For the safety of those who must travel, it may be possible to upgrade the HVAC systems of some modes of transportation by improving ventilation, increasing filter efficiency and adding air cleaning technologies where applicable. However, as noted previously, there are limitations to the kind and extent of upgrades. This lesson – that risk can be significant and that our transportation systems currently may not provide the desired level of protection to workers and passengers, should be reflected in the design of future trains, buses, automobiles and ships. Improvements could include the obvious measures of increasing ventilation rates and filter efficiencies as well as making use of emerging air cleaner technologies. Some of the technologies we need are available now, but there are many opportunities for applied research to improve system design. Providing isolated, clean environments for workers is also important, given the higher level of risk they experience due to spending a much greater amount of their time exposed to the risks inherent in transportation. Clear instructions to passengers regarding safe travel practices that are enforced is also a way to make existing transportation system safer while new and better protected fleets are developing.
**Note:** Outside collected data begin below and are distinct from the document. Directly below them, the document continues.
### src/rtl/ama_riscv_reg_file.sv
// RV32I integer register file: 31 stored regs plus hardwired x0, 2 read ports, 1 write port.
// Reads are combinational (0 cycles); writes land on the next rising clk edge.
// No backpressure: a write is always accepted; no bypass from D to A/B.
module ama_riscv_reg_file
    import ama_riscv_defines::*;
#(
    parameter int DATA_W   = REG_DATA_WIDTH,
    parameter int ADDR_W   = REG_ADDR_WIDTH,
    parameter int NUM_REGS = REG_NUM
) (
    input  logic              clk,
    input  logic              rst,
    input  logic              we,
    input  logic [ADDR_W-1:0] addr_a,
    input  logic [ADDR_W-1:0] addr_b,
    input  logic [ADDR_W-1:0] addr_d,
    input  logic [DATA_W-1:0] data_d,
    output logic [DATA_W-1:0] data_a,
    output logic [DATA_W-1:0] data_b
);

    logic [DATA_W-1:0]   regs [1:NUM_REGS-1];
    logic [NUM_REGS-1:1] wr_sel;

    // x0 has no storage; the loop starts at 1 so a write to address 0 selects nothing.
    for (genvar i = 1; i < NUM_REGS; i++) begin : gen_reg
        logic [DATA_W-1:0] q;

        assign wr_sel[i] = we && (addr_d == ADDR_W'(i));

        always_ff @(posedge clk or negedge rst) begin
            if (!rst) begin
                q <= DATA_W'(RST_VAL);
            end else if (wr_sel[i]) begin
                q <= data_d;
            end
        end

        assign regs[i] = q;
    end

    // Address 0 falls through to the zero default on both ports.
    always_comb begin
        data_a = '0;
        data_b = '0;
        for (int i = 1; i < NUM_REGS; i++) begin
            if (addr_a == ADDR_W'(i)) data_a = regs[i];
            if (addr_b == ADDR_W'(i)) data_b = regs[i];
        end
    end

endmodule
Given the rate at which vaccines for COVID-19 are being deployed, follow through in addressing all of these needs is essential. ASHRAE is committed, within its sphere of expertise, to helping ensure that the safest possible conditions are provided for all who need and want to travel, today and in the future.

I appreciate the committee’s desire to investigate this important topic and your consideration of my testimony. Protecting transportation workers and passengers is vital, especially for essential workers and those with critical needs such as doctor appointments. I hope my perspective focused on the built environment and HVAC systems proves useful, and I look forward to answering your questions. I also would be happy to provide any additional technical assistance from ASHRAE’s Epidemic Task Force to advance the work of this committee. Thank you.

References

Azimi, P., Keshavarz, Z., Laurent, J.G.C., Stephens, B.R. and Allen, J.G., 2020. Mechanistic transmission modeling of COVID-19 on the Diamond Princess cruise ship demonstrates the importance of aerosol transmission. medRxiv.
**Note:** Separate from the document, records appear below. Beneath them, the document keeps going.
## config.mk

```make
export PLATFORM = sky130hd
export DESIGN_NAME = hazard_stall_unit_flat
export DESIGN_NICKNAME = d
export VERILOG_FILES = /design/src/rtl/hazard_stall_unit_pkg.sv /design/src/rtl/hazard_stall_unit_if.sv /design/src/rtl/hazard_stall_unit_sat_counter.sv /design/src/rtl/hazard_stall_unit.sv /design/src/flat_wrapper.sv
export SDC_FILE = /design/constraint.sdc
export NUM_CORES = 1
export LEC_CHECK = 0
export CAP_MARGIN = 20
export CORE_MARGIN = 1.5
export CORE_UTILIZATION = 52
export CTS_CLUSTER_DIAMETER = 80
export DETAILED_ROUTE_END_ITERATION = 10
export GPL_TIMING_DRIVEN = 0
export PLACE_DENSITY = 0.9
export RECOVER_POWER = 50
export SLEW_MARGIN = 20
export SYNTH_ARGS = -nofsm -noshare
export SYNTH_HDL_FRONTEND = slang
export SYNTH_SLANG_ARGS = --single-unit
```

## constraint.sdc

```tcl
create_clock -name clk -period 5.22 [get_ports clk]
set_input_delay 0.783 -clock clk [delete_from_list [all_inputs] [get_ports clk]]
set_output_delay 0.783 -clock clk [all_outputs]
set_load 0.03 [all_outputs]
```

## src/rtl/hazard_stall_unit_pkg.sv

```systemverilog
// Shared pipeline definitions: register-index width, memory-wait FSM encoding,
// EX forwarding-mux select codes and the source/destination match helper.
package hazard_stall_unit_pkg;

    localparam int REG_IDX_W = 4;

    // Forwarding-select codes used by the EX operand mux.
    localparam logic [1:0] SEL_NONE = 2'b00;
    localparam logic [1:0] SEL_MEM  = 2'b01;
    localparam logic [1:0] SEL_WB   = 2'b10;

    typedef enum logic [1:0] {
        IDLE = 2'd0,
        WAIT = 2'd1,
        ERR  = 2'd2
    } mem_state_t;

    // True when a writing stage targets one of the registers the ID instruction reads.
    function automatic logic src_match(
        input logic                 wb_en,
        input logic [REG_IDX_W-1:0] dest,
        input logic [REG_IDX_W-1:0] rn,
        input logic [REG_IDX_W-1:0] rm,
        input logic                 two_src
    );
        return wb_en && ((rn == dest) || (two_src && (rm == dest)));
    endfunction

endpackage

```

## src/rtl/hazard_stall_unit_if.sv

```systemverilog
// Bundle of pipeline-state inputs and stall/freeze/flush controls for the hazard unit.
//
// Memory handshake: mem_req is held high by the MEM stage for the whole access;
// the access completes in the cycle where mem_req and mem_ready are both high.
// mem_ready in the request cycle means a zero-wait access. Dropping mem_req
// before mem_ready is a protocol violation and is treated as completion.
interface hazard_stall_unit_if #(
    parameter int CNT_W = 16
);
    import hazard_stall_unit_pkg::*;

    logic [REG_IDX_W-1:0] Rn_src;
    logic [REG_IDX_W-1:0] Rm_src;
    logic                 Two_src;
    logic                 ID_valid;
    logic [REG_IDX_W-1:0] EX_Dest;
    logic                 EX_WB_EN;
    logic                 EX_MEM_R_EN;
    logic [REG_IDX_W-1:0] MEM_Dest;
    logic                 MEM_WB_EN;
    logic                 operation_mode;
    logic                 branch_taken;
    logic                 mem_req;
    logic                 mem_ready;

    logic                 hazard;
    logic                 freeze;
    logic                 flush;
    logic                 mem_timeout;
    logic [CNT_W-1:0]     load_stall_cnt;
    logic [CNT_W-1:0]     mem_stall_cnt;
    mem_state_t           state_dbg;

    // Pipeline side: drives stage information, consumes the controls.
    modport master (
        output Rn_src, Rm_src, Two_src, ID_valid, EX_Dest, EX_WB_EN, EX_MEM_R_EN,
               MEM_Dest, MEM_WB_EN, operation_mode, branch_taken, mem_req, mem_ready,
        input  hazard, freeze, flush, mem_timeout, load_stall_cnt, mem_stall_cnt, state_dbg
    );

    // Hazard unit side.
    modport slave (
        input  Rn_src, Rm_src, Two_src, ID_valid, EX_Dest, EX_WB_EN, EX_MEM_R_EN,
               MEM_Dest, MEM_WB_EN, operation_mode, branch_taken, mem_req, mem_ready,
        output hazard, freeze, flush, mem_timeout, load_stall_cnt, mem_stall_cnt, state_dbg
    );

endinterface

```

## src/rtl/hazard_stall_unit_sat_counter.sv

```systemverilog
// Saturating up-counter: holds at all-ones instead of wrapping.
module sat_counter #(
    parameter int W = 16
) (
    input  logic         clk,
    input  logic         rst,
    input  logic         inc,
    output logic [W-1:0] count
);

    // Count enabled cycles, stopping at the maximum value.
    always_ff @(posedge clk) begin
        if (rst) begin
            count <= '0;
        end else if (inc && (count != {W{1'b1}})) begin
            count <= count + 1'b1;
        end
    end

endmodule

```

## src/rtl/hazard_stall_unit.sv

```systemverilog
// Pipeline hazard unit: load-use / no-forwarding RAW stalls, data-memory wait
// freeze with sticky timeout, taken-branch flush, and stall statistics.
module hazard_stall_unit #(
    parameter int CNT_W    = 16,
    parameter int MAX_WAIT = 64
) (
    input logic               clk,
    input logic               rst,
    hazard_stall_unit_if.slave bus
);
    import hazard_stall_unit_pkg::*;

    localparam int WAIT_W = (MAX_WAIT < 2) ? 1 : $clog2(MAX_WAIT + 1);

    logic              match_ex;
    logic              match_mem;
    logic              raw_hazard;
    logic              freeze_c;
    mem_state_t        state;
    mem_state_t        state_nxt;
    logic [WAIT_W-1:0] wait_cnt;
    logic [WAIT_W-1:0] wait_cnt_nxt;
    logic              timeout_q;
    logic              timeout_nxt;

    // RAW detection: with forwarding only an EX load must stall, otherwise any
    // pending write in EX or MEM does.
    always_comb begin
        match_ex   = src_match(bus.EX_WB_EN, bus.EX_Dest, bus.Rn_src, bus.Rm_src, bus.Two_src);
        match_mem  = src_match(bus.MEM_WB_EN, bus.MEM_Dest, bus.Rn_src, bus.Rm_src, bus.Two_src);
        raw_hazard = bus.ID_valid &&
                     (bus.operation_mode ? (match_ex && bus.EX_MEM_R_EN)
                                         : (match_ex || match_mem));
    end

    // Memory-wait FSM next state, wait counter and freeze decode.
    always_comb begin
        state_nxt    = state;
        wait_cnt_nxt = wait_cnt;
        timeout_nxt  = timeout_q;
        freeze_c     = 1'b0;
        case (state)
            IDLE: begin
                if (bus.mem_req && !bus.mem_ready) begin
                    freeze_c     = 1'b1;
                    state_nxt    = WAIT;
                    wait_cnt_nxt = WAIT_W'(1);
                end
            end
            WAIT: begin
                freeze_c = !bus.mem_ready;
                if (bus.mem_ready || !bus.mem_req) begin
                    state_nxt    = IDLE;
                    wait_cnt_nxt = '0;
                end else if (wait_cnt == WAIT_W'(MAX_WAIT)) begin
                    state_nxt   = ERR;
                    timeout_nxt = 1'b1;
                end else begin
                    wait_cnt_nxt = wait_cnt + 1'b1;
                end
            end
            ERR: begin
                freeze_c = 1'b1;
            end
            default: begin
                state_nxt    = IDLE;
                wait_cnt_nxt = '0;
            end
        endcase
    end

    // FSM state, wait counter and sticky timeout registers.
    always_ff @(posedge clk) begin
        if (rst) begin
            state     <= IDLE;
            wait_cnt  <= '0;
            timeout_q <= 1'b0;
        end else begin
            state     <= state_nxt;
            wait_cnt  <= wait_cnt_nxt;
            timeout_q <= timeout_nxt;
        end
    end

    // Control outputs: freeze overrides both flush and the hazard stall.
    always_comb begin
        bus.freeze      = freeze_c;
        bus.hazard      = raw_hazard && !freeze_c;
        bus.flush       = bus.branch_taken && !freeze_c;
        bus.mem_timeout = timeout_q;
        bus.state_dbg   = state;
    end

    sat_counter #(.W(CNT_W)) u_load_cnt (
        .clk   (clk),
        .rst   (rst),
        .inc   (bus.hazard),
        .count (bus.load_stall_cnt)
    );

    sat_counter #(.W(CNT_W)) u_mem_cnt (
        .clk   (clk),
        .rst   (rst),
        .inc   (bus.freeze),
        .count (bus.mem_stall_cnt)
    );

endmodule

```

## src/flat_wrapper.sv

```systemverilog
// flat-port wrapper written by rule: the top's interface ports become plain ports
module hazard_stall_unit_flat import hazard_stall_unit_pkg::*;
#(
    parameter int CNT_W    = 16,
    parameter int MAX_WAIT = 64
)
  (clk, rst, bus_Rn_src, bus_Rm_src, bus_Two_src, bus_ID_valid, bus_EX_Dest, bus_EX_WB_EN, bus_EX_MEM_R_EN, bus_MEM_Dest, bus_MEM_WB_EN, bus_operation_mode, bus_branch_taken, bus_mem_req, bus_mem_ready, bus_hazard, bus_freeze, bus_flush, bus_mem_timeout, bus_load_stall_cnt, bus_mem_stall_cnt, bus_state_dbg);
  hazard_stall_unit_if #(.CNT_W(CNT_W)) bus_i ();
  input logic clk;
  input logic rst;
  input wire logic [$bits(bus_i.Rn_src)-1:0] bus_Rn_src;
  input wire logic [$bits(bus_i.Rm_src)-1:0] bus_Rm_src;
  input wire logic [$bits(bus_i.Two_src)-1:0] bus_Two_src;
  input wire logic [$bits(bus_i.ID_valid)-1:0] bus_ID_valid;
  input wire logic [$bits(bus_i.EX_Dest)-1:0] bus_EX_Dest;
  input wire logic [$bits(bus_i.EX_WB_EN)-1:0] bus_EX_WB_EN;
  input wire logic [$bits(bus_i.EX_MEM_R_EN)-1:0] bus_EX_MEM_R_EN;
  input wire logic [$bits(bus_i.MEM_Dest)-1:0] bus_MEM_Dest;
  input wire logic [$bits(bus_i.MEM_WB_EN)-1:0] bus_MEM_WB_EN;
  input wire logic [$bits(bus_i.operation_mode)-1:0] bus_operation_mode;
  input wire logic [$bits(bus_i.branch_taken)-1:0] bus_branch_taken;
  input wire logic [$bits(bus_i.mem_req)-1:0] bus_mem_req;
  input wire logic [$bits(bus_i.mem_ready)-1:0] bus_mem_ready;
  output wire logic [$bits(bus_i.hazard)-1:0] bus_hazard;
  output wire logic [$bits(bus_i.freeze)-1:0] bus_freeze;
  output wire logic [$bits(bus_i.flush)-1:0] bus_flush;
  output wire logic [$bits(bus_i.mem_timeout)-1:0] bus_mem_timeout;
  output wire logic [$bits(bus_i.load_stall_cnt)-1:0] bus_load_stall_cnt;
  output wire logic [$bits(bus_i.mem_stall_cnt)-1:0] bus_mem_stall_cnt;
  output wire logic [$bits(bus_i.state_dbg)-1:0] bus_state_dbg;
  assign bus_i.Rn_src = bus_Rn_src;
  assign bus_i.Rm_src = bus_Rm_src;
  assign bus_i.Two_src = bus_Two_src;
  assign bus_i.ID_valid = bus_ID_valid;
  assign bus_i.EX_Dest = bus_EX_Dest;
  assign bus_i.EX_WB_EN = bus_EX_WB_EN;
  assign bus_i.EX_MEM_R_EN = bus_EX_MEM_R_EN;
  assign bus_i.MEM_Dest = bus_MEM_Dest;
  assign bus_i.MEM_WB_EN = bus_MEM_WB_EN;
  assign bus_i.operation_mode = bus_operation_mode;
  assign bus_i.branch_taken = bus_branch_taken;
  assign bus_i.mem_req = bus_mem_req;
  assign bus_i.mem_ready = bus_mem_ready;
  assign bus_hazard = bus_i.hazard;
  assign bus_freeze = bus_i.freeze;
  assign bus_flush = bus_i.flush;
  assign bus_mem_timeout = bus_i.mem_timeout;
  assign bus_load_stall_cnt = bus_i.load_stall_cnt;
  assign bus_mem_stall_cnt = bus_i.mem_stall_cnt;
  assign bus_state_dbg = bus_i.state_dbg;
  hazard_stall_unit #(.CNT_W(CNT_W), .MAX_WAIT(MAX_WAIT)) u_core (.clk(clk), .rst(rst), .bus(bus_i));
endmodule
```

==> results of run 1 <==
-- power groups by stage --
stage,registers [uW],logic [uW],clock network (uW)
after floorplan,336,37.0,0
after global placement,333,78.8,0
after detailed placement,333,80.9,0
after CTS,326,81.5,225
after global routing,326,87.5,238
final,326,80.9,223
Khanh, N.C., Thai, P.Q., Quach, H.L., Thi, N.A.H., Dinh, P.C., Duong, T.N., Mai, L.T.Q., Nghia, N.D., Tu, T.A., Quang, L.N. and Dai Quang, T., 2020. Transmission of SARS-CoV 2 during long-haul flight. Emerging infectious diseases, 26(11), p.2617.

Murphy, N., Boland, M., Bambury, N., Fitzgerald, M., Comerford, L., Dever, N., O’Sullivan, M.B., Petty-Saphon, N., Kiernan, R., Jensen, M. and O’Connor, L., 2020. A large national outbreak of COVID-19 linked to air travel, Ireland, summer 2020. Eurosurveillance, 25(42), p.2001624.

Xu, P., Qian, H., Miao, T., Yen, H.L., Tan, H., Cowling, B.J. and Li, Y.J., 2020. Transmission routes of Covid-19 virus in the Diamond Princess Cruise ship. medRxiv.

Shen, Y., Li, C., Dong, H., Wang, Z., Martinez, L., Sun, Z., Handel, A., Chen, Z., Chen, E., Ebell, M.H. and Wang, F., 2020. Community outbreak investigation of SARS-CoV-2 transmission among bus riders in eastern China. JAMA internal medicine, 180(12), pp.1665-1671.